> **Your task**: Lift every line from the entries that includes the word "pins".

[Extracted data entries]
## src/logic/pasm_regs.vh

```
// Constants of the auxiliary status and mode register bank: offsets, field positions and reset values.
// Assumes it is included by its bare name from the design files of this bank.
`ifndef PASM_REGS_VH
`define PASM_REGS_VH

// Register indexes as printed, and byte addresses on the 32-bit register bus.
`define PASM_IDX_ERR_STATUS   8'h1c
`define PASM_IDX_AUX_MODE     8'h1d
`define PASM_ADDR_ERR_STATUS  8'h70
`define PASM_ADDR_AUX_MODE    8'h74
`define PASM_ADDR_PHY_CTRL    8'h78
`define PASM_ADDR_IRQ_STATUS  8'h80
`define PASM_ADDR_IRQ_CLEAR   8'h84
`define PASM_ADDR_IRQ_ENABLE  8'h88

// Error and general status fields.
`define PASM_ST_CODE_ERR      10
`define PASM_ST_EOF_ERR       9
`define PASM_ST_POLARITY      8
`define PASM_ST_REV_HI        7
`define PASM_ST_REV_LO        5
`define PASM_ST_AN_ENABLED    3
`define PASM_ST_FORCE_100     2
`define PASM_ST_SPEED_100     1
`define PASM_ST_FULL_DUPLEX   0

// Auxiliary mode fields and reset value.
`define PASM_MD_PHY_CONNECT   13
`define PASM_MD_ACT_LED_OFF   4
`define PASM_MD_LINK_LED_OFF  3
`define PASM_MD_IPG_SMOOTH    1
`define PASM_MD_WMASK         16'h201a
`define PASM_MD_RESET         16'h0000

// Shadow of the management control bits that steer negotiation and forced speed.
`define PASM_CT_AN_ENABLE     12
`define PASM_CT_SPEED_100     13
`define PASM_CT_WMASK         16'h3000
`define PASM_CT_RESET         16'h3000

// Interrupt event bits.
`define PASM_IRQ_WIDTH        3
`define PASM_IRQ_CODE_ERR     0
`define PASM_IRQ_EOF_ERR      1
`define PASM_IRQ_POL_CHANGE   2

// Inter-packet gap smoothing figures, in transmit symbol periods.
`define PASM_IPG_SHORT_MIN    3'h1
`define PASM_IPG_SHORT_MAX    3'h4
`define PASM_IPG_SAT          3'h5

// AXI response codes.
`define PASM_RESP_OKAY        2'h0
`define PASM_RESP_SLVERR      2'h2

`endif

```

## src/logic/pasm_ipg_smoother.v

```verilog
// Transmit gap smoother: stretches a short inter-packet gap by two idle symbols.
// Assumes transmit data and enable are on aclk and advance on the symbol enable pulse.
`timescale 1ns/100ps
`default_nettype none
`include "pasm_regs.vh"

module pasm_ipg_smoother #(
  parameter DATA_W = 2
) (
  // Clock and reset.
  input  wire              aclk,
  input  wire              aresetn,
  // Control.
  input  wire              smooth_enable,
  input  wire              symbol_strobe,
  // Transmit stream from the controller.
  input  wire              tx_en_in,
  input  wire [DATA_W-1:0] txd_in,
  // Transmit stream toward the encoder.
  output reg               tx_en_out,
  output reg  [DATA_W-1:0] txd_out
);

  reg  [2:0]        gap_q;
  reg               delay_q;
  reg  [1:0]        sh_en_q;
  reg  [DATA_W-1:0] sh_d0_q;
  reg  [DATA_W-1:0] sh_d1_q;
  wire              start_w;
  wire              short_w;
  reg               delay_d;

  // A packet starts at its first enabled symbol; a gap of one to four idle symbols is short.
  assign start_w = tx_en_in & ~sh_en_q[0];
  assign short_w = (gap_q >= `PASM_IPG_SHORT_MIN) & (gap_q <= `PASM_IPG_SHORT_MAX);

  // The delayed path is taken at a short gap and left once the pipe has drained.
  always @*
  begin
    delay_d = delay_q;
    if (start_w & short_w & smooth_enable)
      delay_d = 1'b1;
    else if (~tx_en_in & ~sh_en_q[0] & ~sh_en_q[1])
      delay_d = 1'b0;
  end

  // Gap counter, two-symbol pipe and output select, all stepped per symbol.
  always @(posedge aclk)
  begin
    if (!aresetn)
    begin
      gap_q     <= 3'h0;
      delay_q   <= 1'b0;
      sh_en_q   <= 2'h0;
      sh_d0_q   <= {DATA_W{1'b0}};
      sh_d1_q   <= {DATA_W{1'b0}};
      tx_en_out <= 1'b0;
      txd_out   <= {DATA_W{1'b0}};
    end
    else if (symbol_strobe)
    begin
      if (tx_en_in)
        gap_q <= 3'h0;
      else if (gap_q != `PASM_IPG_SAT)
        gap_q <= gap_q + 3'h1;
      delay_q <= delay_d;
      sh_en_q <= {sh_en_q[0], tx_en_in};
      sh_d0_q <= txd_in;
      sh_d1_q <= sh_d0_q;
      // Two-symbol-old data on the delayed path yields two inserted idles.
      if (delay_d)
      begin
        tx_en_out <= sh_en_q[1];
        txd_out   <= sh_d1_q;
      end
      else
      begin
        tx_en_out <= tx_en_in;
        txd_out   <= txd_in;
      end
    end
  end

endmodule
`default_nettype wire

```

## src/logic/pasm_regs_top.v

```verilog
// Auxiliary error/general status and auxiliary mode registers of one transceiver port, on AXI4-Lite.
// Assumes the receive decoder, polarity detector and LED sources run on aclk; strap pins are asynchronous.
//
// Register access over AXI4-Lite is this design's own decision.
`timescale 1ns/100ps
`default_nettype none
`include "pasm_regs.vh"

module pasm_regs_top #(
  parameter       DATA_W   = 2,
  parameter [2:0] REVISION = 3'h2 // Arbitrary value.
) (
  // Clock and reset.
  input  wire              aclk,
  input  wire              aresetn,
  // AXI4-Lite write address channel.
  input  wire [7:0]        s_axi_awaddr,
  input  wire              s_axi_awvalid,
  output wire              s_axi_awready,
  // AXI4-Lite write data channel.
  input  wire [31:0]       s_axi_wdata,
  input  wire [3:0]        s_axi_wstrb,
  input  wire              s_axi_wvalid,
  output wire              s_axi_wready,
  // AXI4-Lite write response channel.
  output reg  [1:0]        s_axi_bresp,
  output reg               s_axi_bvalid,
  input  wire              s_axi_bready,
  // AXI4-Lite read address channel.
  input  wire [7:0]        s_axi_araddr,
  input  wire              s_axi_arvalid,
  output wire              s_axi_arready,
  // AXI4-Lite read data channel.
  output reg  [31:0]       s_axi_rdata,
  output reg  [1:0]        s_axi_rresp,
  output reg               s_axi_rvalid,
  input  wire              s_axi_rready,
  // Strap pins, asynchronous.
  input  wire              negotiation_enable_pin,
  input  wire              forced_speed_select_pin,
  // Receive-side events and line state from the port logic.
  input  wire              code_violation_event,
  input  wire              frame_end_error_event,
  input  wire              polarity_inverted,
  input  wire              speed_is_100,
  input  wire              negotiation_in_progress,
  input  wire              full_duplex_active,
  // Segmentation setting from the shared configuration.
  input  wire              segmentation_enable,
  // LED sources, active high.
  input  wire              activity_led_src,
  input  wire              link_led_src,
  // Transmit stream.
  input  wire              transmit_symbol_clock,
  input  wire              tx_en_in,
  input  wire [DATA_W-1:0] txd_in,
  output wire              tx_en_out,
  output wire [DATA_W-1:0] txd_out,
  // Port outputs.
  output wire              rx_error,
  output reg               rmii_connect,
  output reg               activity_led_n,
  output reg               link_led_n,
  output wire              irq
);

  reg         an_pin_s1_q;
  reg         an_pin_s2_q;
  reg         fs_pin_s1_q;
  reg         fs_pin_s2_q;
  reg         code_err_q;
  reg         eof_err_q;
  reg         pol_prev_q;
  reg  [15:0] mode_q;
  reg  [15:0] ctrl_q;
  reg  [2:0]  irq_st_q;
  reg  [2:0]  irq_en_q;
  reg         aw_hold_q;
  reg  [7:0]  aw_addr_q;
  reg         w_hold_q;
  reg  [31:0] w_data_q;
  reg  [3:0]  w_strb_q;
  wire        do_write;
  wire        do_read;
  wire [15:0] status_w;
  wire [15:0] wmask_w;
  wire [2:0]  irq_event_w;
  wire        an_enabled_w;
  wire        speed_forced_10_w;
  reg  [31:0] rdata_d;
  reg  [1:0]  rresp_d;
  reg         clr_err_d;
  reg  [2:0]  irq_clr_d;

  // Strap pins pass two flip-flops before any logic reads them.
  always @(posedge aclk)
  begin
    if (!aresetn)
    begin
      an_pin_s1_q <= 1'b0;
      an_pin_s2_q <= 1'b0;
      fs_pin_s1_q <= 1'b0;
      fs_pin_s2_q <= 1'b0;
    end
    else
    begin
      an_pin_s1_q <= negotiation_enable_pin;
      an_pin_s2_q <= an_pin_s1_q;
      fs_pin_s1_q <= forced_speed_select_pin;
      fs_pin_s2_q <= fs_pin_s1_q;
    end
  end

  // Negotiation and forced-speed indications derived from pins and control bits.
  assign an_enabled_w      = ctrl_q[`PASM_CT_AN_ENABLE] & an_pin_s2_q;
  assign speed_forced_10_w = (~an_pin_s2_q & ~fs_pin_s2_q) |
                             (~ctrl_q[`PASM_CT_AN_ENABLE] & ~ctrl_q[`PASM_CT_SPEED_100]);

  // Status word as software reads it; reserved bits read zero.
  assign status_w = {5'h00,
                     code_err_q,
                     eof_err_q,
                     polarity_inverted,
                     REVISION,
                     1'b0,
                     an_enabled_w,
                     ~speed_forced_10_w,
                     speed_is_100 & ~negotiation_in_progress,
                     full_duplex_active};

  // Error events reach the controller in the cycle they occur; polarity inversion never does.
  assign rx_error = code_violation_event | frame_end_error_event;

  // Latched-high error flags; an event in the clearing cycle wins over the clear.
  always @(posedge aclk)
  begin
    if (!aresetn)
    begin
      code_err_q <= 1'b0;
      eof_err_q  <= 1'b0;
    end
    else
    begin
      code_err_q <= (code_err_q & ~clr_err_d) | code_violation_event;
      eof_err_q  <= (eof_err_q & ~clr_err_d) | frame_end_error_event;
    end
  end

  // Interrupt events: the two errors and a change of receive polarity.
  assign irq_event_w[`PASM_IRQ_CODE_ERR]   = code_violation_event;
  assign irq_event_w[`PASM_IRQ_EOF_ERR]    = frame_end_error_event;
  assign irq_event_w[`PASM_IRQ_POL_CHANGE] = polarity_inverted ^ pol_prev_q;

  // Sticky interrupt status with set over clear, and its level output.
  always @(posedge aclk)
  begin
    if (!aresetn)
    begin
      irq_st_q   <= 3'h0;
      pol_prev_q <= 1'b0;
    end
    else
    begin
      irq_st_q   <= (irq_st_q & ~irq_clr_d) | irq_event_w;
      pol_prev_q <= polarity_inverted;
    end
  end

  assign irq = |(irq_st_q & irq_en_q);

  // Write address and data are taken independently and held until the write is done.
  assign s_axi_awready = ~aw_hold_q & ~s_axi_bvalid;
  assign s_axi_wready  = ~w_hold_q & ~s_axi_bvalid;
  assign do_write      = aw_hold_q & w_hold_q & ~s_axi_bvalid;

  // Read address is taken only while no read answer is pending.
  assign s_axi_arready = ~s_axi_rvalid;
  assign do_read       = s_axi_arvalid & s_axi_arready;

  // Byte lanes 0 and 1 carry the 16-bit registers.
  assign wmask_w = {{8{w_strb_q[1]}}, {8{w_strb_q[0]}}};

  // Read decode; a status read also requests clearing its latched flags.
  always @*
  begin
    rdata_d   = 32'h0000_0000;
    rresp_d   = `PASM_RESP_OKAY;
    clr_err_d = 1'b0;
    case (s_axi_araddr)
      `PASM_ADDR_ERR_STATUS:
      begin
        rdata_d   = {16'h0000, status_w};
        clr_err_d = do_read;
      end
      `PASM_ADDR_AUX_MODE:   rdata_d = {16'h0000, mode_q};
      `PASM_ADDR_PHY_CTRL:   rdata_d = {16'h0000, ctrl_q};
      `PASM_ADDR_IRQ_STATUS: rdata_d = {29'h0000_0000, irq_st_q};
      `PASM_ADDR_IRQ_CLEAR:  rdata_d = 32'h0000_0000;
      `PASM_ADDR_IRQ_ENABLE: rdata_d = {29'h0000_0000, irq_en_q};
      default:               rresp_d = `PASM_RESP_SLVERR;
    endcase
  end

  // Write-one-to-clear strobe for the interrupt status.
  always @*
  begin
    irq_clr_d = 3'h0;
    if (do_write && (aw_addr_q == `PASM_ADDR_IRQ_CLEAR) && w_strb_q[0])
      irq_clr_d = w_data_q[2:0];
  end

  // Write channel handshakes, register updates and response.
  always @(posedge aclk)
  begin
    if (!aresetn)
    begin
      aw_hold_q    <= 1'b0;
      aw_addr_q    <= 8'h00;
      w_hold_q     <= 1'b0;
      w_data_q     <= 32'h0000_0000;
      w_strb_q     <= 4'h0;
      s_axi_bvalid <= 1'b0;
      s_axi_bresp  <= `PASM_RESP_OKAY;
      mode_q       <= `PASM_MD_RESET;
      ctrl_q       <= `PASM_CT_RESET;
      irq_en_q     <= 3'h0;
    end
    else
    begin
      if (s_axi_awvalid && s_axi_awready)
      begin
        aw_hold_q <= 1'b1;
        aw_addr_q <= s_axi_awaddr;
      end
      if (s_axi_wvalid && s_axi_wready)
      begin
        w_hold_q <= 1'b1;
        w_data_q <= s_axi_wdata;
        w_strb_q <= s_axi_wstrb;
      end
      if (do_write)
      begin
        aw_hold_q    <= 1'b0;
        w_hold_q     <= 1'b0;
        s_axi_bvalid <= 1'b1;
        s_axi_bresp  <= `PASM_RESP_OKAY;
        case (aw_addr_q)
          // Only the defined mode bits are writable; the revision has no write path.
          `PASM_ADDR_AUX_MODE:
            mode_q <= (mode_q & ~(wmask_w & `PASM_MD_WMASK)) |
                      (w_data_q[15:0] & wmask_w & `PASM_MD_WMASK);
          `PASM_ADDR_PHY_CTRL:
            ctrl_q <= (ctrl_q & ~(wmask_w & `PASM_CT_WMASK)) |
                      (w_data_q[15:0] & wmask_w & `PASM_CT_WMASK);
          `PASM_ADDR_IRQ_ENABLE:
            if (w_strb_q[0])
              irq_en_q <= w_data_q[2:0];
          `PASM_ADDR_ERR_STATUS:  s_axi_bresp <= `PASM_RESP_OKAY;
          `PASM_ADDR_IRQ_STATUS:  s_axi_bresp <= `PASM_RESP_OKAY;
          `PASM_ADDR_IRQ_CLEAR:   s_axi_bresp <= `PASM_RESP_OKAY;
          default:                s_axi_bresp <= `PASM_RESP_SLVERR;
        endcase
      end
      else if (s_axi_bvalid && s_axi_bready)
        s_axi_bvalid <= 1'b0;
    end
  end

  // Read answer is captured at the address handshake, before the flags clear.
  always @(posedge aclk)
  begin
    if (!aresetn)
    begin
      s_axi_rvalid <= 1'b0;
      s_axi_rdata  <= 32'h0000_0000;
      s_axi_rresp  <= `PASM_RESP_OKAY;
    end
    else if (do_read)
    begin
      s_axi_rvalid <= 1'b1;
      s_axi_rdata  <= rdata_d;
      s_axi_rresp  <= rresp_d;
    end
    else if (s_axi_rvalid && s_axi_rready)
      s_axi_rvalid <= 1'b0;
  end

  // Port connection and LED drive; a disabled LED stays dark (high).
  always @(posedge aclk)
  begin
    if (!aresetn)
    begin
      rmii_connect   <= 1'b1;
      activity_led_n <= 1'b1;
      link_led_n     <= 1'b1;
    end
    else
    begin
      rmii_connect   <= segmentation_enable ? mode_q[`PASM_MD_PHY_CONNECT] : 1'b1;
      activity_led_n <= ~(activity_led_src & ~mode_q[`PASM_MD_ACT_LED_OFF]);
      link_led_n     <= ~(link_led_src & ~mode_q[`PASM_MD_LINK_LED_OFF]);
    end
  end

  // Transmit path through the gap smoother.
  pasm_ipg_smoother #(
    .DATA_W (DATA_W)
  ) u_smoother (
    .aclk          (aclk),
    .aresetn       (aresetn),
    .smooth_enable (mode_q[`PASM_MD_IPG_SMOOTH]),
    .symbol_strobe (transmit_symbol_clock),
    .tx_en_in      (tx_en_in),
    .txd_in        (txd_in),
    .tx_en_out     (tx_en_out),
    .txd_out       (txd_out)
  );

endmodule
`default_nettype wire

```

## config.mk

```make
export PLATFORM = sky130hd
export DESIGN_NAME = pasm_regs_top
export DESIGN_NICKNAME = d
export VERILOG_FILES = /design/src/logic/pasm_ipg_smoother.v /design/src/logic/pasm_regs_top.v
export VERILOG_INCLUDE_DIRS = /design/src /design/src/logic
export SDC_FILE = /design/constraint.sdc
export NUM_CORES = 1
export LEC_CHECK = 0
export ABC_AREA = 1
export BUFFER_PORTS_ARGS = -buffer_cell sky130_fd_sc_hd__buf_2
export CORE_ASPECT_RATIO = 0.75
export CORE_MARGIN = 4
export CORE_UTILIZATION = 49
export DETAILED_ROUTE_END_ITERATION = 6
export PLACE_DENSITY = 0.81
export SYNTH_ARGS = -nofsm -noshare
export SYNTH_HDL_FRONTEND = slang
export SYNTH_HIERARCHICAL = 1
export SYNTH_SLANG_ARGS = --single-unit
export TNS_END_PERCENT = 5
```

## constraint.sdc

```tcl
create_clock -name aclk -period 1.3 [get_ports aclk]
set_input_delay 0.26 -clock aclk [delete_from_list [all_inputs] [get_ports aclk]]
set_output_delay 0.26 -clock aclk [all_outputs]
set_load 0.02 [all_outputs]
```

==> results of run 1 <==
registers in the layout, indices dropped and copies added, names as in the netlist, 2 cells and up, named ones only:
| register | flops |
|---|---|
| s_axi_rdata | 11 |
| aw_addr_q | 8 |
| w_data_q | 7 |
| irq_en_q | 3 |
| irq_st_q | 3 |
| u_smoother/gap_q | 3 |
| u_smoother/sh_d0_q | 2 |
| u_smoother/sh_d1_q | 2 |
| u_smoother/sh_en_q | 2 |
| u_smoother/txd_out | 2 |
| w_strb_q | 2 |
Yosys cell counts (2+ instances only):
library cell,count
nor2_1,69
buf_2,3
ha_1,3
nand2_1,64
clkinv_2,2
clkbuf_1,4
nand3_2,2
nand2_4,3
nand2_2,4
nand3b_1,2
o21ai_1,9
a21oi_1,27
nor2_2,7
inv_2,5
nand4_1,4
nor2_4,5
o211ai_1,2
dfxtp_1,69
nand3_1,38
o21ai_0,27
inv_1,43
buf_4,25
o21ai_2,2
repair_timing:
action | CTS | global route
gates cloned | 0 | 0
setup endpoints to repair | 2 | 27
setup buffers | 0 | 0
gates resized for setup | 2 | 16
pin swaps | 0 | 2
worst paths after layout:
kind,to,slack [ns],depth (start not counted)
worst min-delay path,activity_led_n,0.10,2
worst max register to register,u_smoother/gap_q[0],0.04,8
worst max-delay path,irq,0.04,3
worst min register to register,fs_pin_s2_q,0.42,2
through the flow:
stage	hold slack [ns]	setup TNS, ns	cells	utilization	total power (W)
floorplan	0.343	-0.335	450	-	0.00283
global placement	0.410	0	576	0.562	0.00296
detailed placement	0.402	0	576	0.562	0.00298
CTS	0.0849	0	592	0.604	0.00517
global route	0.0874	-0.259	592	0.609	0.00539
finish	0.101	0	592	0.609	0.00513
area by class of cell:
cell class              count  share of cell area
clock buffers              13              0.0441
clock inverters             3              0.0235
inverters                  50              0.0496
multi-input cells         298               0.386
flip-flops and latches     69               0.363
well taps                  81              0.0265
repair buffers             78               0.107
layer usage:
metal | routed length (um) | GRT usage | vias up
met4 | 40 | 0.0511 | 0
met2 | 3170 | 0.296 | 92
met1 | 3060 | 0.243 | 1281
li1 | - | - | 1481
met3 | 575 | 0.0629 | 6
met5 | 0 | 0 | -
critical path, delay by kind of cell (launching register included):
family	cells	cell delay, ns
simple gates	2	0.15
buf+inv	1	0.15
flops	1	0.36
cells by family after synthesis:
| kind of cell | after synthesis | synth area share |
|---|---|---|
| other cells | 1 | 0.00118 |
| compound gates | 71 | 0.120 |
| simple gates | 200 | 0.297 |
| fa+ha+maj | 3 | 0.0119 |
| flops | 69 | 0.436 |
| xor+xnor | 1 | 0.00277 |
| buf+inv | 83 | 0.130 |
where the power goes:
group | internal (W) | leakage [nW] | switching [W] | total [W]
clock network | 0.00143 | 0.130 | 0.000749 | 0.00218
logic | 0.000216 | 1.19 | 0.000422 | 0.000639
registers | 0.00224 | 0.571 | 0.0000752 | 0.00231
total | 0.00389 | 1.89 | 0.00125 | 0.00513
==> results.sh, run 1 <==
export IMPL_setup_viol=0
export IMPL_yosys_area_top_type="dfxtp_1"
export IMPL_fin_nets=583
export IMPL_clock_latency_ns=0.34
export IMPL_grt_ovfl_total=0
export IMPL_holdBufCountCts=0
export IMPL_r2r_start="u_smoother/gap_q[1]"
export IMPL_start_util=0.503
export IMPL_grt_pass1_wl_um=11800
export IMPL_path_cells="nand2_1, nand3_1, buf_4"
export IMPL_vias=2860
export IMPL_synth_edf_count=0
export IMPL_wl_per_cell_um=11.6
export IMPL_synth_top_area_frac=0.436
export IMPL_htreeDepth=3
export IMPL_status="completed"
export IMPL_drt_wl_total_um=6850
export IMPL_maxCapViolations=0
export IMPL_ys_warn_count=6
export IMPL_drive_gt1_frac=0.278
export IMPL_min_period_ns=1.26
export IMPL_grtUsageTotal=0.187
export IMPL_critPathMaxStageDelay_ns=0.36
export IMPL_ys_top_cells_by_area="dfxtp_1, nor2_1, nand2_1"
export IMPL_mostFrequentLayoutCells="buf_2, nor2_1, nand2_1"
export IMPL_post_place_ws_ns=0.0259
export IMPL_drt_iter0_drc=168
export IMPL_synth_ff_latch_count=69
export IMPL_end_kind="primary output"
export IMPL_netlist_area_um2=3170
export IMPL_rsz0062_at_grt="true"
export IMPL_clock_sinks=69
export IMPL_diodes=0
export IMPL_power_leakage_nw=1.89
export IMPL_syn_to_final_growth_pct=21.0
export IMPL_fin_skew_ns=0.00680
export IMPL_drt_pass1_iter_count=4
export IMPL_place_gp_congestion=0.853
export IMPL_ys_seq_area_frac=0.436
export IMPL_fp_dieW_um=101
export IMPL_critical_path_class="register to primary output"
export IMPL_portBuffers=72
export IMPL_antenna_found_initial=0
export IMPL_die_area_um2=7820
export IMPL_ant_nets=0
export IMPL_core_um2=6290
export IMPL_crit_fanout=3
export IMPL_hp_class="input pin to register"
export IMPL_clock_fmax_mhz=794
export IMPL_synth_main_ff_cell="dfxtp_1"
export IMPL_avgSynthCellArea_um2=7.40
export IMPL_clk_pin_slew_worst_paths_ns=0.07
export IMPL_hold_viol=0
export IMPL_final_area_um2=3830
export IMPL_fin_crit_sh=0.968
export IMPL_startpoint="irq_st_q[0]"
export IMPL_drc=0
export IMPL_drv_slew=0
export IMPL_slowest_stage="dfxtp_1"
export IMPL_syn_inst=428
export IMPL_final_common_cell="buf_2"
export IMPL_postLayoutSetupSlackWorst_ns=0.0413
export IMPL_p_per_area_nw_per_um2=1340
export IMPL_grt_pass1_vias=2651
export IMPL_cts_buffer_depth=2
export IMPL_clockRootBuffer="clkbuf_8"
export IMPL_place_area_um2=3530
export IMPL_ys_async_sr_fraction=0
export IMPL_ff_latch_area_um2=1390
export IMPL_holdCritStartpoint="activity_led_src"
export IMPL_yosys_cell_types_count=32
export IMPL_viasPerCell=4.83
export IMPL_start_kind="register"
export IMPL_ir_drop_uv=725
export IMPL_worstPathArrival_ns=1.00
export IMPL_hpwl_um=5260
export IMPL_nFillCells=573
export IMPL_die_h_um=77.6
export IMPL_required_ns=1.04
export IMPL_cts_inserted_buffers=9
export IMPL_ios=123
export IMPL_core_rowCount=25
export IMPL_grt_max_degree=20
export IMPL_multi_input_area_um2=1480
export IMPL_tritoncts="built"
Power figures use the tool's default switching activity.
==> inputs of run 2 (changes only) <==
GPL_TIMING_DRIVEN = 0   (was unset)
==> run 2 against run 1 <==
Compared with the run above: count of clock-buffer cells in the layout decreased by 4; maximum frequency is 0.71% lower; flip-flop and latch count did not move; non-clock buffer count is 29 higher.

> **Output of the exercise**:
// Assumes the receive decoder, polarity detector and LED sources run on aclk; strap pins are asynchronous.
  // Strap pins, asynchronous.
  // Strap pins pass two flip-flops before any logic reads them.
  // Negotiation and forced-speed indications derived from pins and control bits.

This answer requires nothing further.